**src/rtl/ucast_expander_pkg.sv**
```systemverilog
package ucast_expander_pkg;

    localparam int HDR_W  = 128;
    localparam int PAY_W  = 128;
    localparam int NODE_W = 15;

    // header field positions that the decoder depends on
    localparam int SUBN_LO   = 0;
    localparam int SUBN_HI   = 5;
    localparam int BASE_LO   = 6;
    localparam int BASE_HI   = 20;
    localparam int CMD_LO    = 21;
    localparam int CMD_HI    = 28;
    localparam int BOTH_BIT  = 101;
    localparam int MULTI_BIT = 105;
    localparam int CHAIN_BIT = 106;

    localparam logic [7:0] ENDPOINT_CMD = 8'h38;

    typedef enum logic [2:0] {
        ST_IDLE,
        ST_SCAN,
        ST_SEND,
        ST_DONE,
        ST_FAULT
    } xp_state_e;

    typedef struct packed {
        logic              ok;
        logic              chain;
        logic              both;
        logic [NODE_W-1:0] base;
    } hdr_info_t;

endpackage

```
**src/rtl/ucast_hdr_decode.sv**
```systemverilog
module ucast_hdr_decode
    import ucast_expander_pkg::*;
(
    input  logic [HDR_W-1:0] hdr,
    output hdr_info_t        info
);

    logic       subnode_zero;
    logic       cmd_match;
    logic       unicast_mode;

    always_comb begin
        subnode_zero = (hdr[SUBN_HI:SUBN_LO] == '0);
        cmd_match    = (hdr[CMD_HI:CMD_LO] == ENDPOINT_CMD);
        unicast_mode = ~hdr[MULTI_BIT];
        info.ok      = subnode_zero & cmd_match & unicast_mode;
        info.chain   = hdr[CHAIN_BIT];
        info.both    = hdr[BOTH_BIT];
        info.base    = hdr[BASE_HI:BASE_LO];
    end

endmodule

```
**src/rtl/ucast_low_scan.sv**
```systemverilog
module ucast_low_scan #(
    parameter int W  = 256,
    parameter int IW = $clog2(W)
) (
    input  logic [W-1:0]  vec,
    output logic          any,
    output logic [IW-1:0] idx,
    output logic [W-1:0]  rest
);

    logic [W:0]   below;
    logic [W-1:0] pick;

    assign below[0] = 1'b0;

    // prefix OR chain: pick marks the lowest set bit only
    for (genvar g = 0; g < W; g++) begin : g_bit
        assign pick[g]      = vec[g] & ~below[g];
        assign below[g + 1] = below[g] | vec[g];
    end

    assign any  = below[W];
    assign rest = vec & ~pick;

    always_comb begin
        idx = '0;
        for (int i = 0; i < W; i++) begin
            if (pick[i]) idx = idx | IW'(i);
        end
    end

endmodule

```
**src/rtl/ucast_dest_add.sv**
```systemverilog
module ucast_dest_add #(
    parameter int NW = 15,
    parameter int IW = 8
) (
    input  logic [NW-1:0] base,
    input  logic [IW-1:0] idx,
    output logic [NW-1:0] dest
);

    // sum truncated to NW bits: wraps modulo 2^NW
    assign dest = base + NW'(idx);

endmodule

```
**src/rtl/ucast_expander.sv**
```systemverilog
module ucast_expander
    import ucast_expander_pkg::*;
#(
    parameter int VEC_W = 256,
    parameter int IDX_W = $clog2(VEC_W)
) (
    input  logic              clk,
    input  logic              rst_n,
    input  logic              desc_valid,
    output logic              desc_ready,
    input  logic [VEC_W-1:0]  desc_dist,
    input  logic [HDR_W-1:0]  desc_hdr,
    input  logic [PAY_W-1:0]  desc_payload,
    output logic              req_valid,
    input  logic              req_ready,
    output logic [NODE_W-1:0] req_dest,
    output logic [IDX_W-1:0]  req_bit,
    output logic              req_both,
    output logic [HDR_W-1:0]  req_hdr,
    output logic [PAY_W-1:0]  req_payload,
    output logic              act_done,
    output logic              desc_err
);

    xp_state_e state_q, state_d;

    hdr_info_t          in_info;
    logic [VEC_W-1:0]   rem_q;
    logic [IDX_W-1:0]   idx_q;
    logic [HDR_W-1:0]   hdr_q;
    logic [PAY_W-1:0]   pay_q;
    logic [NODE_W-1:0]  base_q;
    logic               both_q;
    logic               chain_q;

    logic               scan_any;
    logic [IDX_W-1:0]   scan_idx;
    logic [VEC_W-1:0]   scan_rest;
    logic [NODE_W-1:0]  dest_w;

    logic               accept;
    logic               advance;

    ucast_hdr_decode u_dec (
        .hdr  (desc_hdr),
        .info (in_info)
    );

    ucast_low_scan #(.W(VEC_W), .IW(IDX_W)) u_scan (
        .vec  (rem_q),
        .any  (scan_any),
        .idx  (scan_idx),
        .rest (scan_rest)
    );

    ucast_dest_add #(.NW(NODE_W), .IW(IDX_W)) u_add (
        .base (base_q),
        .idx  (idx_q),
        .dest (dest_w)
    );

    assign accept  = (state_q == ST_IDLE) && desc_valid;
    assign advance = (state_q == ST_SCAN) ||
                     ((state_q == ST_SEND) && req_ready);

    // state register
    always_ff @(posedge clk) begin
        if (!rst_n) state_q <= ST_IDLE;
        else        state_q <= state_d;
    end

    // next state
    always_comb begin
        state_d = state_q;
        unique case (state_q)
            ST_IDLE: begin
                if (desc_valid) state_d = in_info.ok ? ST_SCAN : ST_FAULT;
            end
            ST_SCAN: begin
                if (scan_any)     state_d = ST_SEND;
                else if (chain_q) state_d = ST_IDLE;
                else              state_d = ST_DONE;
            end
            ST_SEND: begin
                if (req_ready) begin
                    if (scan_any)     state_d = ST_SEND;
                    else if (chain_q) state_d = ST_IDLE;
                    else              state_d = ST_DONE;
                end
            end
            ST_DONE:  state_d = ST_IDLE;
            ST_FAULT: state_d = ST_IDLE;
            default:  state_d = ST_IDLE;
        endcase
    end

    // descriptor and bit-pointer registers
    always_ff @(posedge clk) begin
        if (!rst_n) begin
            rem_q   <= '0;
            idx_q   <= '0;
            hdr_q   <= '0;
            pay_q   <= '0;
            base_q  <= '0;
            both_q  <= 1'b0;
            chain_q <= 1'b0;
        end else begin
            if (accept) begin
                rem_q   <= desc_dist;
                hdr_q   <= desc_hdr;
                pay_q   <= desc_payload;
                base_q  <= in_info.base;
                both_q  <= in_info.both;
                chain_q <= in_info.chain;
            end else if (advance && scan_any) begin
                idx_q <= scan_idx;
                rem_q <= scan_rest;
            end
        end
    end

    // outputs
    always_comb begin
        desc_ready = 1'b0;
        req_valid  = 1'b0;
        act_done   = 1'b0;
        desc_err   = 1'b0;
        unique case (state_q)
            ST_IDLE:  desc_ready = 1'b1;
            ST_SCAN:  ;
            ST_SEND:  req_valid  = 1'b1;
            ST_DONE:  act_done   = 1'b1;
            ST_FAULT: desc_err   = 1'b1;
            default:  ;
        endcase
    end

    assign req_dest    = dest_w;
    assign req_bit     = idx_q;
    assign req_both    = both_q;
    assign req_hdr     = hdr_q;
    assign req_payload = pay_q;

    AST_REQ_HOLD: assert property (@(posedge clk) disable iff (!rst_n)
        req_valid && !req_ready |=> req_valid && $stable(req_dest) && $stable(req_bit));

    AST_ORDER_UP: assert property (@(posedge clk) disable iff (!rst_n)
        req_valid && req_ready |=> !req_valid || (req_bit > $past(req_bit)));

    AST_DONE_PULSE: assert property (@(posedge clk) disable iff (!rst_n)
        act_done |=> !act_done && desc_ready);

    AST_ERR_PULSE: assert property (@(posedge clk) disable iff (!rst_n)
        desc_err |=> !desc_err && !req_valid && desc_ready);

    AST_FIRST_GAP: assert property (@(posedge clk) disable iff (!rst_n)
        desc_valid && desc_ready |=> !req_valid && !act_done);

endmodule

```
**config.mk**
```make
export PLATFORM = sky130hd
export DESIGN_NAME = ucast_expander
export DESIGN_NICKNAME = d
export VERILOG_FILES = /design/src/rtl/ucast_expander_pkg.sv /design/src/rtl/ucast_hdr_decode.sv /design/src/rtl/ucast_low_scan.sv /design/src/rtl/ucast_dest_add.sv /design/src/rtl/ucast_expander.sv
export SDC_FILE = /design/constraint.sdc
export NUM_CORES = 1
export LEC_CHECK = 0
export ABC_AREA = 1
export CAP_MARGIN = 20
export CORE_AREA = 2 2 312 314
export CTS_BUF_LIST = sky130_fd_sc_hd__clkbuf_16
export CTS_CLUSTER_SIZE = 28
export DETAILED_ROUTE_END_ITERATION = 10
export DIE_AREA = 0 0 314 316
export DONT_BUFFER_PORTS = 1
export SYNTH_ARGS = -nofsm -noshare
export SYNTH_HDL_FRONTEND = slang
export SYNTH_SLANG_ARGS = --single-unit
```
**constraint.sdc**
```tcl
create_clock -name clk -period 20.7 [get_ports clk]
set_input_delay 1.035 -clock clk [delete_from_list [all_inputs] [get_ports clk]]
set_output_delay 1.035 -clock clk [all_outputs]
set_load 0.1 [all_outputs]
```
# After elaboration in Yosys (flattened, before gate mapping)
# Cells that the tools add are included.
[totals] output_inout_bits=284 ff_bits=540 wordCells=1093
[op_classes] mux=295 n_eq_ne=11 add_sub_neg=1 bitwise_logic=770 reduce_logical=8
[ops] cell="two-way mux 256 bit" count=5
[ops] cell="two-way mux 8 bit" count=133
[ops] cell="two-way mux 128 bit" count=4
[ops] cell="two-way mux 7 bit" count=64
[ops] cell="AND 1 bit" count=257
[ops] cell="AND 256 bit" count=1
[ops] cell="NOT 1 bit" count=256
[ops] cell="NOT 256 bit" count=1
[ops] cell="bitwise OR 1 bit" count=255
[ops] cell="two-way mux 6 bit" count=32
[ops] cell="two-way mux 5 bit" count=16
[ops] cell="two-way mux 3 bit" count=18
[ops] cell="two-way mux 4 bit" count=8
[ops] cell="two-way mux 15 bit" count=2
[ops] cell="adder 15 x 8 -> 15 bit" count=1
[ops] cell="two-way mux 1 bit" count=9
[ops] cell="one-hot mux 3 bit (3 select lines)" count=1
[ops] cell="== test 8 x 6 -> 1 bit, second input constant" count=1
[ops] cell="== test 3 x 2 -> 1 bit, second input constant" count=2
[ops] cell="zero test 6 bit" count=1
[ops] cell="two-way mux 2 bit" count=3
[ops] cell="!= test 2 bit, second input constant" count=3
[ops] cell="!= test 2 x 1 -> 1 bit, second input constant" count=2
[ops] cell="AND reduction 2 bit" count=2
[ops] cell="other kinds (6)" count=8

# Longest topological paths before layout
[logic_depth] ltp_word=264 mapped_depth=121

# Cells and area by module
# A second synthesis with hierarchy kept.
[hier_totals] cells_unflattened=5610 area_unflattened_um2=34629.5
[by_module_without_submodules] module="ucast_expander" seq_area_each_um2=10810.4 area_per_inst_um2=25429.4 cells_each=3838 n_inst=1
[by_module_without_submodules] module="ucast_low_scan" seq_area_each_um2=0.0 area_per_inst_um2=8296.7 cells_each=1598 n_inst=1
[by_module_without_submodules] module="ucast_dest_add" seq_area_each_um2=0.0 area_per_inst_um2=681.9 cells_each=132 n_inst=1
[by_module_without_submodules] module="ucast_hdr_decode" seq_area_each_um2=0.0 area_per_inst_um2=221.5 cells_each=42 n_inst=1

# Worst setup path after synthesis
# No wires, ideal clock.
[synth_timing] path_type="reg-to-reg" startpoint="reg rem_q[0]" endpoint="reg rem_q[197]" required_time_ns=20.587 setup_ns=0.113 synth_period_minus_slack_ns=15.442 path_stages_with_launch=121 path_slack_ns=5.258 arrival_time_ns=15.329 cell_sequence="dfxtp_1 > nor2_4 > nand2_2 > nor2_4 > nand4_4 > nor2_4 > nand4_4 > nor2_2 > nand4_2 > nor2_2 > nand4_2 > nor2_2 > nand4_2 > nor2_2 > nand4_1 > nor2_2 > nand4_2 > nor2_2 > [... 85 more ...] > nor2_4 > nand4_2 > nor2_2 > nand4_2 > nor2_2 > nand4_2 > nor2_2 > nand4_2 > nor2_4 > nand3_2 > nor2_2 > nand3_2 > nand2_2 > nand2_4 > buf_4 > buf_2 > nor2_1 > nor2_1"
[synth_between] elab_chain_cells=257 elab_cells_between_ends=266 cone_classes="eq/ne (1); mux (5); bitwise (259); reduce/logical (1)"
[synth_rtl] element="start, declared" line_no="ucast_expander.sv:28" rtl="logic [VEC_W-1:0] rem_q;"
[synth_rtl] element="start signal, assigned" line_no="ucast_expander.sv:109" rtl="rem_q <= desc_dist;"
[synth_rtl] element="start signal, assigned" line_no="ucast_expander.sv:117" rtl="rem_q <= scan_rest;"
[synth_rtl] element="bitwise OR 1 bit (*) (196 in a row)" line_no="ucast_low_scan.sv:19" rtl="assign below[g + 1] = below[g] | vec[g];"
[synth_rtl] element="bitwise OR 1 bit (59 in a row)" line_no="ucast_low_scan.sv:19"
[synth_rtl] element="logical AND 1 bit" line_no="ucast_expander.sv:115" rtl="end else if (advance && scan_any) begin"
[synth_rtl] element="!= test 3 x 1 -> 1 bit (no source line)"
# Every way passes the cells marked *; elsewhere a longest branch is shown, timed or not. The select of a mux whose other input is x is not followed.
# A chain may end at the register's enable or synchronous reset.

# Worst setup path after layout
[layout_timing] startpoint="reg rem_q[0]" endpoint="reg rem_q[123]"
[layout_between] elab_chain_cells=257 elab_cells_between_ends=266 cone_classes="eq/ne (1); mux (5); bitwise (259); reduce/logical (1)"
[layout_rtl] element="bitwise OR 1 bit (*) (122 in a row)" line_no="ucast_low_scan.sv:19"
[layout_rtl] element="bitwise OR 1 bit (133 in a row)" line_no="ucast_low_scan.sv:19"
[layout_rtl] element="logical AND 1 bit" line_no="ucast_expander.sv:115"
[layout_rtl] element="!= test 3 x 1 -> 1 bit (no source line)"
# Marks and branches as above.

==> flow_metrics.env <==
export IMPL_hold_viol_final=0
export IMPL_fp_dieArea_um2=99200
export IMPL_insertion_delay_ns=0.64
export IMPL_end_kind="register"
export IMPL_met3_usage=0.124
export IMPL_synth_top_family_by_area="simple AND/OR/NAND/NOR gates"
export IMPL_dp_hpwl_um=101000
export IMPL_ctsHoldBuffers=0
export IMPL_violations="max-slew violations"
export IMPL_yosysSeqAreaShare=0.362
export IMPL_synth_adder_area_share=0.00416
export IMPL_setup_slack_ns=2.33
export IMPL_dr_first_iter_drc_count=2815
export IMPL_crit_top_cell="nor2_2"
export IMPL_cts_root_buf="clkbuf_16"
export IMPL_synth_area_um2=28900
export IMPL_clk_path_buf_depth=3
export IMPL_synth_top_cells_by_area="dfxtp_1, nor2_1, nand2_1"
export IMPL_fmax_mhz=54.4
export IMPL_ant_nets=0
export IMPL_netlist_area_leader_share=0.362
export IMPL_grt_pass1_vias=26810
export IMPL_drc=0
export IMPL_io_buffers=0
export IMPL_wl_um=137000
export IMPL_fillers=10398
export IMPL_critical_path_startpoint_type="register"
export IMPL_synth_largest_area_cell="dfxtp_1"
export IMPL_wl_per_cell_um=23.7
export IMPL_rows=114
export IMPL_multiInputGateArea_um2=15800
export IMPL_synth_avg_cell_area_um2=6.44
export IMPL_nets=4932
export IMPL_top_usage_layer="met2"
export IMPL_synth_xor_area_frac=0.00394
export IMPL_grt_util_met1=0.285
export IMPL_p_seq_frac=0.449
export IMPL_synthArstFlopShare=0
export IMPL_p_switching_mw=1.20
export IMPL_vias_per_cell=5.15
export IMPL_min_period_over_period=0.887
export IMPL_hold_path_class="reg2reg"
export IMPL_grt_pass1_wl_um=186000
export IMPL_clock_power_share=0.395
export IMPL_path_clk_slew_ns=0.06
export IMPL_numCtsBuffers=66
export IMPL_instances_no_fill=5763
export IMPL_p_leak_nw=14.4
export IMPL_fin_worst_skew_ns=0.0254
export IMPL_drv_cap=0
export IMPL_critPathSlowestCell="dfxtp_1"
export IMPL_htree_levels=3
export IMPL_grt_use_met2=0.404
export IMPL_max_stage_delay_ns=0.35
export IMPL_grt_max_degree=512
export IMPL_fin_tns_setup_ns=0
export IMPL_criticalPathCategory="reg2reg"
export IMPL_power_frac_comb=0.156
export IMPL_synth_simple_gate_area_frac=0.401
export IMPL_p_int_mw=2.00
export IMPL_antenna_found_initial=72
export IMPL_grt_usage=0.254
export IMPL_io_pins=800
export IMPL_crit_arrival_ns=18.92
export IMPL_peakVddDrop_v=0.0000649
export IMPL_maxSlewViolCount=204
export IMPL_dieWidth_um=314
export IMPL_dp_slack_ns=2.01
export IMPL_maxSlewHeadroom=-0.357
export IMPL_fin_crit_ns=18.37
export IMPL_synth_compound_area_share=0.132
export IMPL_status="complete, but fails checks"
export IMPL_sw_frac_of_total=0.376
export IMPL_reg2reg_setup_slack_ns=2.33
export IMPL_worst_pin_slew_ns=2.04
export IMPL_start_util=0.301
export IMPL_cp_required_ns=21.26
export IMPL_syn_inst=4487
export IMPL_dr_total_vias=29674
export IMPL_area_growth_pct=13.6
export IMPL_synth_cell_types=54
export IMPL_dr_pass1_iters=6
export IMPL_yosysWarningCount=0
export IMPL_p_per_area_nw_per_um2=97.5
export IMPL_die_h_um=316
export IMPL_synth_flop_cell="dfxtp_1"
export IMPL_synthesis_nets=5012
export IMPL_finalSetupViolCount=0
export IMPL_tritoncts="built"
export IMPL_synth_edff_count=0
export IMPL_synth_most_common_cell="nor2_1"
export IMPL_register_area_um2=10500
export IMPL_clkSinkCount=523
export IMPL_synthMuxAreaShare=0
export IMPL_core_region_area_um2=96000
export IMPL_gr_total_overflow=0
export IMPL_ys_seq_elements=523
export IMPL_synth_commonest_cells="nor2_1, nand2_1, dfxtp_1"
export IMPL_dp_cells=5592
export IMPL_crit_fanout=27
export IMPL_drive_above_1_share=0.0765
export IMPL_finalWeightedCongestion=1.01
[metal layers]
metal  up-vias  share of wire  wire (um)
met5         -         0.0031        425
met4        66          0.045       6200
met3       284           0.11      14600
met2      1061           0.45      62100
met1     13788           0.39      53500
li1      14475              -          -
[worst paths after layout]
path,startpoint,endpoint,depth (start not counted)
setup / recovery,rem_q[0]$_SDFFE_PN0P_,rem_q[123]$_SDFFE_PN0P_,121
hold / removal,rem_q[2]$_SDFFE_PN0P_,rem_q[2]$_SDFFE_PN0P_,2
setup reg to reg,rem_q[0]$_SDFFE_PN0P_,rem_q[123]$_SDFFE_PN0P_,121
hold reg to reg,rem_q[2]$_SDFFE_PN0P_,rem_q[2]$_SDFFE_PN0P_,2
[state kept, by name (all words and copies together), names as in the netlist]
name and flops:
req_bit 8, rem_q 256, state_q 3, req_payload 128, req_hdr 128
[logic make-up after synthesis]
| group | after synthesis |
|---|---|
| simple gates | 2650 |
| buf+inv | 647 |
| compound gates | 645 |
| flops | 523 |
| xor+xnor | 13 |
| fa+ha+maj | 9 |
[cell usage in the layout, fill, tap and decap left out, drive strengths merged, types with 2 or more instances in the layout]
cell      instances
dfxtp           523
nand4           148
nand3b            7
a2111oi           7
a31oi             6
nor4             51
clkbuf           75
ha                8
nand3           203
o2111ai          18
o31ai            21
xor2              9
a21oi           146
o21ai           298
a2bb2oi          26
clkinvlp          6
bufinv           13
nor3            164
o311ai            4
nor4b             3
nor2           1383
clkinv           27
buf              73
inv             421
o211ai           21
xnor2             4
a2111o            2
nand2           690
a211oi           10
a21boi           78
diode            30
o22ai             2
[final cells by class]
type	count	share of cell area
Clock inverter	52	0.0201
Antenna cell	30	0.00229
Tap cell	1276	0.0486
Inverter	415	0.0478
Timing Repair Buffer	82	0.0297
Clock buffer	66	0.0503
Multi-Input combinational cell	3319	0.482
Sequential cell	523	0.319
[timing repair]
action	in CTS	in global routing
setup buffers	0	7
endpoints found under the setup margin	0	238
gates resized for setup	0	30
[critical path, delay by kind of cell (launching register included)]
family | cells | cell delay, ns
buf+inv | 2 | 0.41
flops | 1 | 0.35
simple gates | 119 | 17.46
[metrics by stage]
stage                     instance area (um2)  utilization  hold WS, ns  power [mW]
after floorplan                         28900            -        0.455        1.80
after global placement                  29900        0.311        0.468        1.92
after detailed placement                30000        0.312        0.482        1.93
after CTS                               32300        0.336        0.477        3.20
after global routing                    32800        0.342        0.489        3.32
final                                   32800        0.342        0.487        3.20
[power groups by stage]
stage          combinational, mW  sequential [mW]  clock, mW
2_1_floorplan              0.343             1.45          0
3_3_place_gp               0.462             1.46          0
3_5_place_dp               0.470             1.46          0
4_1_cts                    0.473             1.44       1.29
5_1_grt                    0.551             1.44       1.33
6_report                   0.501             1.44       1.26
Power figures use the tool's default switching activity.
------
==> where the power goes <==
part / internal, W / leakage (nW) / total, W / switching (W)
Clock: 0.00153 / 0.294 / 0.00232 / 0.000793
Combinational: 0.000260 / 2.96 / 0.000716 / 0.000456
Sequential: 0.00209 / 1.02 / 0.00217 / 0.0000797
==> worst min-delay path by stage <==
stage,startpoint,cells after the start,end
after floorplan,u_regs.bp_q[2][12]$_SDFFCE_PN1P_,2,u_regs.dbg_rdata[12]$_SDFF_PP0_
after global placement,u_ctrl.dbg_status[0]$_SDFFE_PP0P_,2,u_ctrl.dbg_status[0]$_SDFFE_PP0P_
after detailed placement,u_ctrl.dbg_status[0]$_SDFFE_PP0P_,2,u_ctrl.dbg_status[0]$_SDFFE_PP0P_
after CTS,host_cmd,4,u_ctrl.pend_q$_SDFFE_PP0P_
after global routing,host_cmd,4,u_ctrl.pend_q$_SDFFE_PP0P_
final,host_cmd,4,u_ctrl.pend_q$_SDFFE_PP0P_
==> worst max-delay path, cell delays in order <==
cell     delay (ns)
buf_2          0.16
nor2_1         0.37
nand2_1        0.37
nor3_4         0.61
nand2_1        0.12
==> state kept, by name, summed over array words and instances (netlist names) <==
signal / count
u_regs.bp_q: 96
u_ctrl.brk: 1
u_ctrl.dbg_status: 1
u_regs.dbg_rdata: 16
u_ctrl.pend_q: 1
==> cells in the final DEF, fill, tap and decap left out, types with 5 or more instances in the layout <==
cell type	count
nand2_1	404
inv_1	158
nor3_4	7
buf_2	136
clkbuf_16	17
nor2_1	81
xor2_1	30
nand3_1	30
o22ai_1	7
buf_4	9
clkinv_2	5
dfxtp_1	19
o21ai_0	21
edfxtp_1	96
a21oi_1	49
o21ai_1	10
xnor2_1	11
------
Task directions >> Please reproduce the lines from the line with "where the power" to the line with "stage,startpoint,cells after the start,end", both ends included, exactly as they appear above.

Answer area >>
==> where the power goes <==
part / internal, W / leakage (nW) / total, W / switching (W)
Clock: 0.00153 / 0.294 / 0.00232 / 0.000793
Combinational: 0.000260 / 2.96 / 0.000716 / 0.000456
Sequential: 0.00209 / 1.02 / 0.00217 / 0.0000797
==> worst min-delay path by stage <==
stage,startpoint,cells after the start,end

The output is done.